4. Colorazione immunofluorescente e imaging di fusioni a celle cellulari

NOT: Le cellule fuse possono essere immagini vive o dopo la fissazione e un'ulteriore colorazione fluorescente (o entrambe), a seconda degli esperimenti e delle misurazioni necessarie.

  1. Imaging a celle vive
    1. Sostituire il mezzo di crescita con un mezzo di imaging senza fenolo rosso (Tabella dei materiali)e procedere direttamente all'imaging.
  2. Fissaggio e colorazione
    1. Preparare fresco 4% paraformaldeide (PFA) in PBS.

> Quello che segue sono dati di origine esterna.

`src/rtl/uart2wifi_pkg.sv`:
```
// Shared types and helpers for the uart2wifi byte bridge.
package uart2wifi_pkg;

    typedef logic [7:0] byte_t;

    typedef enum logic [1:0] {
        RX_IDLE,
        RX_START,
        RX_DATA,
        RX_STOP
    } rx_state_e;

    typedef enum logic [1:0] {
        TX_IDLE,
        TX_START,
        TX_DATA,
        TX_STOP
    } tx_state_e;

    // Bit period in core clocks, truncated.
    function automatic int unsigned clks_per_bit(input int unsigned clk_hz,
                                                 input int unsigned baud);
        return clk_hz / baud;
    endfunction

endpackage

```
`src/rtl/uart2wifi_link.sv`:
```
// One direction of the bridge: 8N1 receiver -> byte FIFO -> 8N1 transmitter.
module uart2wifi_link
    import uart2wifi_pkg::*;
#(
    parameter int unsigned RX_CLKS    = 434,
    parameter int unsigned TX_CLKS    = 434,
    parameter int unsigned FIFO_DEPTH = 16
) (
    input  logic clk,
    input  logic rst_n,
    input  logic rx_in,
    output logic tx_out,
    output logic overflow,
    output logic frame_err,
    output logic busy
);

    localparam int unsigned AW  = $clog2(FIFO_DEPTH);
    localparam int unsigned PW  = AW + 1;
    localparam int unsigned CW  = $clog2((RX_CLKS > TX_CLKS) ? RX_CLKS : TX_CLKS) + 1;
    localparam logic [CW-1:0] RX_HALF = CW'(RX_CLKS / 2 - 1);
    localparam logic [CW-1:0] RX_LAST = CW'(RX_CLKS - 1);
    localparam logic [CW-1:0] TX_LAST = CW'(TX_CLKS - 1);

    logic          sync1_q, sync2_q, prev_q;
    rx_state_e     rx_state_q;
    logic [CW-1:0] rx_cnt_q;
    logic [2:0]    rx_bit_q;
    byte_t         rx_sh_q;
    logic          push_q;
    logic          frame_err_q;

    byte_t         mem_q [FIFO_DEPTH];
    logic [PW-1:0] wr_ptr_q, rd_ptr_q;
    logic          overflow_q;
    logic          empty_c, full_c, push_ok_c, pop_c;
    byte_t         rd_data_c;

    tx_state_e     tx_state_q;
    logic [CW-1:0] tx_cnt_q;
    logic [2:0]    tx_bit_q;
    byte_t         tx_sh_q;
    logic          tx_q;
    logic          busy_q;

    assign empty_c   = (wr_ptr_q == rd_ptr_q);
    assign full_c    = (wr_ptr_q[AW] != rd_ptr_q[AW]) &&
                       (wr_ptr_q[AW-1:0] == rd_ptr_q[AW-1:0]);
    assign push_ok_c = push_q && !full_c;
    assign rd_data_c = mem_q[rd_ptr_q[AW-1:0]];
    // Pop on leaving idle, or at the end of a stop bit so frames run back-to-back.
    assign pop_c     = !empty_c &&
                       ((tx_state_q == TX_IDLE) ||
                        ((tx_state_q == TX_STOP) && (tx_cnt_q == TX_LAST)));

    // Receiver: synchronizer, falling-edge detect, mid-bit sampling.
    always_ff @(posedge clk or negedge rst_n) begin
        if (!rst_n) begin
            sync1_q     <= 1'b1;
            sync2_q     <= 1'b1;
            prev_q      <= 1'b1;
            rx_state_q  <= RX_IDLE;
            rx_cnt_q    <= '0;
            rx_bit_q    <= '0;
            rx_sh_q     <= '0;
            push_q      <= 1'b0;
            frame_err_q <= 1'b0;
        end else begin
            sync1_q <= rx_in;
            sync2_q <= sync1_q;
            prev_q  <= sync2_q;
            push_q  <= 1'b0;
            case (rx_state_q)
                RX_IDLE: begin
                    if (prev_q && !sync2_q) begin
                        rx_state_q <= RX_START;
                        rx_cnt_q   <= '0;
                    end
                end
                RX_START: begin
                    if (rx_cnt_q == RX_HALF) begin
                        rx_cnt_q   <= '0;
                        rx_bit_q   <= '0;
                        rx_state_q <= sync2_q ? RX_IDLE : RX_DATA;
                    end else begin
                        rx_cnt_q <= rx_cnt_q + CW'(1);
                    end
                end
                RX_DATA: begin
                    if (rx_cnt_q == RX_LAST) begin
                        rx_cnt_q <= '0;
                        rx_sh_q  <= {sync2_q, rx_sh_q[7:1]};
                        if (rx_bit_q == 3'd7) begin
                            rx_state_q <= RX_STOP;
                        end else begin
                            rx_bit_q <= rx_bit_q + 3'd1;
                        end
                    end else begin
                        rx_cnt_q <= rx_cnt_q + CW'(1);
                    end
                end
                RX_STOP: begin
                    if (rx_cnt_q == RX_LAST) begin
                        rx_cnt_q   <= '0;
                        rx_state_q <= RX_IDLE;
                        if (sync2_q) begin
                            push_q <= 1'b1;
                        end else begin
                            frame_err_q <= 1'b1;
                        end
                    end else begin
                        rx_cnt_q <= rx_cnt_q + CW'(1);
                    end
                end
                default: rx_state_q <= RX_IDLE;
            endcase
        end
    end

    // FIFO storage; contents need no reset since pointers define validity.
    always_ff @(posedge clk) begin
        if (push_ok_c) begin
            mem_q[wr_ptr_q[AW-1:0]] <= rx_sh_q;
        end
    end

    // FIFO pointers and sticky overflow.
    always_ff @(posedge clk or negedge rst_n) begin
        if (!rst_n) begin
            wr_ptr_q   <= '0;
            rd_ptr_q   <= '0;
            overflow_q <= 1'b0;
        end else begin
            if (push_ok_c) begin
                wr_ptr_q <= wr_ptr_q + PW'(1);
            end
            if (push_q && full_c) begin
                overflow_q <= 1'b1;
            end
            if (pop_c) begin
                rd_ptr_q <= rd_ptr_q + PW'(1);
            end
        end
    end

    // Transmitter: start, 8 data bits LSB first, one stop bit.
    always_ff @(posedge clk or negedge rst_n) begin
        if (!rst_n) begin
            tx_state_q <= TX_IDLE;
            tx_cnt_q   <= '0;
            tx_bit_q   <= '0;
            tx_sh_q    <= '0;
            tx_q       <= 1'b1;
            busy_q     <= 1'b0;
        end else begin
            busy_q <= !empty_c || (tx_state_q != TX_IDLE);
            case (tx_state_q)
                TX_IDLE: begin
                    tx_q <= 1'b1;
                    if (pop_c) begin
                        tx_sh_q    <= rd_data_c;
                        tx_q       <= 1'b0;
                        tx_cnt_q   <= '0;
                        tx_state_q <= TX_START;
                    end
                end
                TX_START: begin
                    if (tx_cnt_q == TX_LAST) begin
                        tx_cnt_q   <= '0;
                        tx_bit_q   <= '0;
                        tx_q       <= tx_sh_q[0];
                        tx_state_q <= TX_DATA;
                    end else begin
                        tx_cnt_q <= tx_cnt_q + CW'(1);
                    end
                end
                TX_DATA: begin
                    if (tx_cnt_q == TX_LAST) begin
                        tx_cnt_q <= '0;
                        if (tx_bit_q == 3'd7) begin
                            tx_q       <= 1'b1;
                            tx_state_q <= TX_STOP;
                        end else begin
                            tx_bit_q <= tx_bit_q + 3'd1;
                            tx_sh_q  <= {1'b0, tx_sh_q[7:1]};
                            tx_q     <= tx_sh_q[1];
                        end
                    end else begin
                        tx_cnt_q <= tx_cnt_q + CW'(1);
                    end
                end
                TX_STOP: begin
                    if (tx_cnt_q == TX_LAST) begin
                        tx_cnt_q <= '0;
                        if (pop_c) begin
                            tx_sh_q    <= rd_data_c;
                            tx_q       <= 1'b0;
                            tx_state_q <= TX_START;
                        end else begin
                            tx_state_q <= TX_IDLE;
                        end
                    end else begin
                        tx_cnt_q <= tx_cnt_q + CW'(1);
                    end
                end
                default: tx_state_q <= TX_IDLE;
            endcase
        end
    end

    assign tx_out    = tx_q;
    assign overflow  = overflow_q;
    assign frame_err = frame_err_q;
    assign busy      = busy_q;

endmodule

```
`src/rtl/uart2wifi_core.sv`:
```
// Top of the uart2wifi bridge: two independent links, host->wifi and wifi->host.
module uart2wifi_core
    import uart2wifi_pkg::*;
#(
    parameter int unsigned CLK_HZ          = 50_000_000,
    parameter int unsigned BAUD            = 115200,
    parameter int unsigned FIFO_DEPTH      = 16,
    // Non-zero overrides the transmitter bit period (clocks); 0 uses CLK_HZ/BAUD.
    parameter int unsigned TX_CLKS_PER_BIT = 0
) (
    input  logic clk,
    input  logic rst_n,
    input  logic host_rx,
    output logic host_tx,
    input  logic wifi_rx,
    output logic wifi_tx,
    output logic h2w_overflow,
    output logic w2h_overflow,
    output logic frame_err,
    output logic busy
);

    localparam int unsigned RX_CLKS = clks_per_bit(CLK_HZ, BAUD);
    localparam int unsigned TX_CLKS = (TX_CLKS_PER_BIT != 0) ? TX_CLKS_PER_BIT : RX_CLKS;

    logic h2w_ferr, w2h_ferr, h2w_busy, w2h_busy;
    logic frame_err_q, busy_q;

    uart2wifi_link #(
        .RX_CLKS   (RX_CLKS),
        .TX_CLKS   (TX_CLKS),
        .FIFO_DEPTH(FIFO_DEPTH)
    ) u_h2w (
        .clk      (clk),
        .rst_n    (rst_n),
        .rx_in    (host_rx),
        .tx_out   (wifi_tx),
        .overflow (h2w_overflow),
        .frame_err(h2w_ferr),
        .busy     (h2w_busy)
    );

    uart2wifi_link #(
        .RX_CLKS   (RX_CLKS),
        .TX_CLKS   (TX_CLKS),
        .FIFO_DEPTH(FIFO_DEPTH)
    ) u_w2h (
        .clk      (clk),
        .rst_n    (rst_n),
        .rx_in    (wifi_rx),
        .tx_out   (host_tx),
        .overflow (w2h_overflow),
        .frame_err(w2h_ferr),
        .busy     (w2h_busy)
    );

    // Merge per-direction status into the shared flags.
    always_ff @(posedge clk or negedge rst_n) begin
        if (!rst_n) begin
            frame_err_q <= 1'b0;
            busy_q      <= 1'b0;
        end else begin
            frame_err_q <= h2w_ferr | w2h_ferr;
            busy_q      <= h2w_busy | w2h_busy;
        end
    end

    assign frame_err = frame_err_q;
    assign busy      = busy_q;

endmodule

```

    2. Fissare le cellule incubandole in 100 :L di 4% PFA per 15 min a RT. Rimuovere PFA dopo 15 min.
      ATTENZIONE: Il PFA è tossico quando viene inalato, quindi questo passaggio deve essere eseguito in una cappa di fumi con attrezzature protettive personali appropriate.
      NOT: Dopo la correzione, l'esperimento può essere sospeso e riavviato in un secondo momento, se necessario. Se necessario, conservare il campione a 4 gradi centigradi, protetto dalla luce.
    3. Lavare le cellule 3x in 200 - L di PBS a RT.
    4. Permeabilizzare le cellule per 10 min a RT in 200 , luna dello 0,1% di surfactant nonionico (Tabella dei materiali) e dello 0,1% di detersivo nonionico ( Tabella deimateriali) diluito in PBS.
    5. Bloccare in 200 - L di 3% di siero bovino albumina in PBS per 30 min a RT.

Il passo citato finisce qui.